Harwicz y el horror realista

La escritura de la autora de Precoz y La débil mental es una forma de acción y una apuesta desafiante en la literatura argentina del presente.

Mariano Granizo

Hay textos que son como mañanas veraniegas junto al mar: observás el agua planchada, plácida para nadar y refrescante, un mar correcto y apto tanto para el niño como para el viejo y el idiota, un mar en el que nadie morirá ahogado jamás, ideal para aprender a nadar. Pero existen otros textos en los que uno no puede quedarse fuera como un mero espectador de lo que un sujeto ha narrado sino que es un cuchillo tanto para cortar la rompiente de un mar embravecido como para abrir la carne más dura.

Con ese cuchillo entre los dientes irrumpió Ariana Harwicz al océano de lo editado. En ella todo comienza con una frase sin pausa, apurada por inscribirse en la materialidad de la escritura, buscando meter el pie para evitar que se cierre una puerta, quizá, definitivamente: “Me recliné sobre la hierba entre árboles caídos y el sol que calienta la palma de mi mano me dio la impresión de llevar un cuchillo con el que iba a desangrarme de un corte ágil en la yugular”. Luego, sí se permite las pausas, la respiración pausada de una narradora más amable (aunque no tanto, porque en ese cansino mar de la literatura argentina Harwicz es una amenaza incluso para quien hable bien de ella, para quien llene de elogios su prosa porque los virajes de esta mujer son impredecibles). Harwicz ya está donde debe estar, con la violencia y fluidez de su narrativa. Ella lee su época, y sabe que la primera persona manda, ilusiona, permite una identificación; la primera persona es el individuo en el todo, indiscernible o brillante, opaco y repulsivo, pero siempre bajo sus propias condiciones.

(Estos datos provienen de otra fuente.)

## main
// Controller_FIR
module Controller_FIR (
	input	[7:0] 	VPPG,             
	input 		  	Find_Setting,     
	input 		  	CLK,              
	input 		  	rst_n,            
	output 	[6:0] 	DC_Comp,          
	output 	[3:0] 	pga_Gain,         
	output 		  	LED_IR,           
	output 		  	LED_RED,          
	output  [19:0] 	Out_RED_Filtered, 
	output  [19:0] 	Out_IR_Filtered,  
	output  [3:0] 	LED_Drive         
);
Size in the first run: ~8000 cells after synthesis, roughly 1000 flip-flops, ~69000 sq um of cells after synthesis.
clock: 4.02 ns
lec_check: 0
abc_area: 1
cap_margin: 20
core_margin: 2
core_utilization: 72
cts_cluster_diameter: 224
hold_slack_margin: 0.29
place_density_lb_addon: 0.02
slew_margin: 20
tns_end_percent: 5
run.sh (not shown) runs the stock make flow with config.mk's settings and CLKGATE_MAP_FILE=.
Although it ran to completion, main produced a layout that fails the final checks because of setup timing.
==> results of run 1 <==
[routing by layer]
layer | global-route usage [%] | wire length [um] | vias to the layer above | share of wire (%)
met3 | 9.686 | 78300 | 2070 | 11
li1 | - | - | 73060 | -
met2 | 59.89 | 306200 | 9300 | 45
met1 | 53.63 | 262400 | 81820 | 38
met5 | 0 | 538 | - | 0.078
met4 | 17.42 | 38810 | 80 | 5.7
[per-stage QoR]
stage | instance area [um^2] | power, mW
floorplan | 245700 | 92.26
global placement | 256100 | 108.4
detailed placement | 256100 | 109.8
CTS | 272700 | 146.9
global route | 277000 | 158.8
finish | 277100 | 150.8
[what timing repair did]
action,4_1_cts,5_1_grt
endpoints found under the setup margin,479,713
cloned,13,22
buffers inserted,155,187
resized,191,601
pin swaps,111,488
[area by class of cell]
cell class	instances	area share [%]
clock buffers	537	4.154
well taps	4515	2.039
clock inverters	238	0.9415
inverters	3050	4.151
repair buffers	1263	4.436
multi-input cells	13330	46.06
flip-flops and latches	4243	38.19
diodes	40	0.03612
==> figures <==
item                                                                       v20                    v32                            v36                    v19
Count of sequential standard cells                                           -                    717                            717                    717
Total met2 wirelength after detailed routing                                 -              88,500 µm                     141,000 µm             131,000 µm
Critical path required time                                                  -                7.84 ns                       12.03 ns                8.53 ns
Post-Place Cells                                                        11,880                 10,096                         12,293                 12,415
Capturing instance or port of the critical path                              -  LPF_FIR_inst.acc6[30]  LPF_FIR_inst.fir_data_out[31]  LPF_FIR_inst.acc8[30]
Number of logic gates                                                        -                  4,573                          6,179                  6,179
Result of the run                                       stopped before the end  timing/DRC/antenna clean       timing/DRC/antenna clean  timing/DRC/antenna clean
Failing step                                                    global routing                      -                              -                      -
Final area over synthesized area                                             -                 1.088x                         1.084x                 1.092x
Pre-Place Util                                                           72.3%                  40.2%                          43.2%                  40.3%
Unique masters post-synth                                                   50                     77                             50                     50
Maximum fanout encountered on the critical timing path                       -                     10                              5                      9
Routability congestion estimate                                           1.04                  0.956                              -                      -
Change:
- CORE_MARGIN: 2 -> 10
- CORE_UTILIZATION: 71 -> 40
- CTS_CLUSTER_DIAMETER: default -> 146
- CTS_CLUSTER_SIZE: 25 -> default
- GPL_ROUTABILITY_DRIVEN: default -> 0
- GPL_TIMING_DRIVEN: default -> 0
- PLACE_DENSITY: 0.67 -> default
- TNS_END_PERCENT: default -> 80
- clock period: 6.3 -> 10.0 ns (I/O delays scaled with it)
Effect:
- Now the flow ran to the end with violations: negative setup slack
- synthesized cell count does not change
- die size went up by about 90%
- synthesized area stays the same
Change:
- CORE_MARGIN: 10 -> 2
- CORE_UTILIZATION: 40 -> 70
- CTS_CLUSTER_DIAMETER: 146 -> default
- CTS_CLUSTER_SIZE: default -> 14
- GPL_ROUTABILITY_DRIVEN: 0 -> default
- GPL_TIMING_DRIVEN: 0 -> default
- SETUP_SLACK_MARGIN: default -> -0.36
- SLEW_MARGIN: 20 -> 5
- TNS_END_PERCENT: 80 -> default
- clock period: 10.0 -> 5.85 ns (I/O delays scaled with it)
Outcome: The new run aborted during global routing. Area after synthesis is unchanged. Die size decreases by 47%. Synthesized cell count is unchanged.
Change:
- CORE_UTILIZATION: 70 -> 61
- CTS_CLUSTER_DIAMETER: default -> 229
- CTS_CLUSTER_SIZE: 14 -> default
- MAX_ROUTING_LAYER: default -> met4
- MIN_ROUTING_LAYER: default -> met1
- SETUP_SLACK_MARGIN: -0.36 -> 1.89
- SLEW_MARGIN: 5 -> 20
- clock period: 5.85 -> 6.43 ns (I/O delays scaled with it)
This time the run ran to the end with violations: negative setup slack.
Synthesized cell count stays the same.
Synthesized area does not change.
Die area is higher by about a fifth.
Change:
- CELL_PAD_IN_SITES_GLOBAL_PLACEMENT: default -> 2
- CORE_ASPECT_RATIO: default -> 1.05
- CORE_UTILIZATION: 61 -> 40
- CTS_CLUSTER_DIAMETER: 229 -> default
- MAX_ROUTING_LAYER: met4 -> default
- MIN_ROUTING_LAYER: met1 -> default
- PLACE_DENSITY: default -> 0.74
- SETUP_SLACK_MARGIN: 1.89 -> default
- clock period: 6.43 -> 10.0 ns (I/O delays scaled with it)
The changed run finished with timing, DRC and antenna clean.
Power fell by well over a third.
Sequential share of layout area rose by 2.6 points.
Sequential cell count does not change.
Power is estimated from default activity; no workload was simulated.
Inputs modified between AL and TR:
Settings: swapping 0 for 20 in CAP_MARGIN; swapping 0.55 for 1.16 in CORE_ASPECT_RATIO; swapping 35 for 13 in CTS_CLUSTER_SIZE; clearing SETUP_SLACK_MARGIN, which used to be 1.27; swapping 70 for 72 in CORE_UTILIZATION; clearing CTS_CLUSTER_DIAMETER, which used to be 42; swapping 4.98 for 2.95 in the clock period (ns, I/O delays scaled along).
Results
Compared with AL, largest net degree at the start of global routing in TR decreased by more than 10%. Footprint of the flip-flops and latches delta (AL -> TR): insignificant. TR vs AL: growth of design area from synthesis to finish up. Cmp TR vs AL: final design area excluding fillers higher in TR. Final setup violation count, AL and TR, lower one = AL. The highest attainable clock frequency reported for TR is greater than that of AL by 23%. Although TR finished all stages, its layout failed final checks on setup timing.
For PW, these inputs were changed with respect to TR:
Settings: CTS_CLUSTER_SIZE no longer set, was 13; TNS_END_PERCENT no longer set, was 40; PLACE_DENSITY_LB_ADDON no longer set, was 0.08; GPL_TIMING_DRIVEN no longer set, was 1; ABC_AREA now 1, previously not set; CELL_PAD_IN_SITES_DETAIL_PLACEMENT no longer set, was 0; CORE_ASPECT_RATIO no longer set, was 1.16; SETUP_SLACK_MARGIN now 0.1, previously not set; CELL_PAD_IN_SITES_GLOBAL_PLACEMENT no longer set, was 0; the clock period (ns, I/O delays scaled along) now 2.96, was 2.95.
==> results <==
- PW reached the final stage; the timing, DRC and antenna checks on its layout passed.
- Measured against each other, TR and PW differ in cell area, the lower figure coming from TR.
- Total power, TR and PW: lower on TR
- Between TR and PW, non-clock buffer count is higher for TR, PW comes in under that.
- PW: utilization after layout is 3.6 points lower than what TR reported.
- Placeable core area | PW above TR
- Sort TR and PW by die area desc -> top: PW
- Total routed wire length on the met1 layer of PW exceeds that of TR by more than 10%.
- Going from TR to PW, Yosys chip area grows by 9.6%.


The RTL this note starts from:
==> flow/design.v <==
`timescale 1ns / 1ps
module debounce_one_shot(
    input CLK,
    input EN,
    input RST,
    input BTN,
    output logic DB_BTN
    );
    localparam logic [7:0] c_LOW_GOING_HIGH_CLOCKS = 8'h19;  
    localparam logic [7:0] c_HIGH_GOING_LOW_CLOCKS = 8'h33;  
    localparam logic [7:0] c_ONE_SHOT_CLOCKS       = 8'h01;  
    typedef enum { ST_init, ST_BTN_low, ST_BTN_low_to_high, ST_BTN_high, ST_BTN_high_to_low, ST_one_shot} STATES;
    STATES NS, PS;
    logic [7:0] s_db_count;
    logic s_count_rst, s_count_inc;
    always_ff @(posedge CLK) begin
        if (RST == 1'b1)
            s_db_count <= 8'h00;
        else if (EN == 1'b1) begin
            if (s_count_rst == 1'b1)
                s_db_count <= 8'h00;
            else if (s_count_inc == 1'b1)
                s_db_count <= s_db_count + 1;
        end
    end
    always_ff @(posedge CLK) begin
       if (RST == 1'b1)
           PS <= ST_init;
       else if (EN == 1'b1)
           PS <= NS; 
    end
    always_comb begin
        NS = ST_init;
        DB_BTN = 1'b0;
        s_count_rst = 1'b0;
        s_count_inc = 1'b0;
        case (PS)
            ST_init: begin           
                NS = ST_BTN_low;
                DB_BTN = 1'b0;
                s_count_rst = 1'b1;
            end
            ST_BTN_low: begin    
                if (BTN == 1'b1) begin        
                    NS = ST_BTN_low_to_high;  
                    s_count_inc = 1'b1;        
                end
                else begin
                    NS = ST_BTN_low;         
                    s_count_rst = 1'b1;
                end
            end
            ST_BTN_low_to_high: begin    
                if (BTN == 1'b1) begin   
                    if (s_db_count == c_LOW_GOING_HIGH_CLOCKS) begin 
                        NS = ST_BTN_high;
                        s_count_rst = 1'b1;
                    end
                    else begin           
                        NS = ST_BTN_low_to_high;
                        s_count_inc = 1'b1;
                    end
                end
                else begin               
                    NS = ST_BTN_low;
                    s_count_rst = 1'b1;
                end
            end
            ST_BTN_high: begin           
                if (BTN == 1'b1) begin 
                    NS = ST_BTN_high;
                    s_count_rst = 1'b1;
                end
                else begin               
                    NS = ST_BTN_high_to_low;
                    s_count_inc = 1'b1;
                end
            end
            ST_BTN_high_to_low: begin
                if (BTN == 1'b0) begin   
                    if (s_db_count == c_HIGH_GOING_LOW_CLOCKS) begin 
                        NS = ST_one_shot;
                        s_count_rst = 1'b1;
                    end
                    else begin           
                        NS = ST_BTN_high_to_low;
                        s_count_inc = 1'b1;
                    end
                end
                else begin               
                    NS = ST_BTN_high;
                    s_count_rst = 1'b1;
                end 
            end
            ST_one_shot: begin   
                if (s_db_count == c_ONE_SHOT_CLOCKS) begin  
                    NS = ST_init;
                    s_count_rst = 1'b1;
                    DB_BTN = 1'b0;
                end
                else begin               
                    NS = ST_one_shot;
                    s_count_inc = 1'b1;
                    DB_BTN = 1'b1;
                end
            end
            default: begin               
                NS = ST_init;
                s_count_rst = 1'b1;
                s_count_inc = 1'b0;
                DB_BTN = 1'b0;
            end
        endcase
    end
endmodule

La escritura de Harwicz es una acción, un lugar, una sensación y una potencialidad; es una lengua conclusiva donde las cosas son como son, y punto, siguiendo la frase sartreana que atraviesa y rezuma Los caminos de la libertad: “No es justo ni injusto, es así”. “No vengo de ningún lado” nos dice en La débil mental y “Me despierto con la boca abierta como el pato cuando le sacan el hígado para el foie gras” en Precoz. ¿Acaso nadie se ha percatado que esta mujer nunca será condescendiente, que nos engañamos pensando que lo será con nuestros deseos, que resultará apacible? Y es que ella no escribe para quienes puedan llegar a leerla con devoción (eso, quiérase o no, más o menos siempre es predecible, ¿o para quién debería escribir una mujer en la literatura argentina?), sino pese a quienes puedan leerla, porque será difícil tergiversar esa prosa disconforme y violenta, directa en tanto amago, punzante en sus giros impredecibles: “La mente es como un trineo inmundo que nos arrastra por malos caminos dejando huellas para que nos atrapen, callate y decí por qué la manoseaste, por qué la infiltraste en tu casa para enseñarle sobre las aves y las abejas”. Y si esa primera persona que permitía la identificación (por causa, por empatía, por maestría narrativa, por todo al mismo tiempo) ahora nos pone incómodos, ¿es por nosotros o por ella? Especular sobre Harwicz es complejo, difícil, hasta gratuito: ¿en qué lugar se pararía ella para narrar la dictadura?, ¿qué tan incómodos se atrevería a ponernos?
Porque Harwicz narra el horror constantemente sin precisar que la rotulemos en ningún género, y quizá pensemos paralizados: ¿son éstos los horrores del realismo? Posiblemente lo sean en una época de géneros desbordados donde elementos y registros genéricos aparecen por todos lados. Harwicz, escritora de género literario.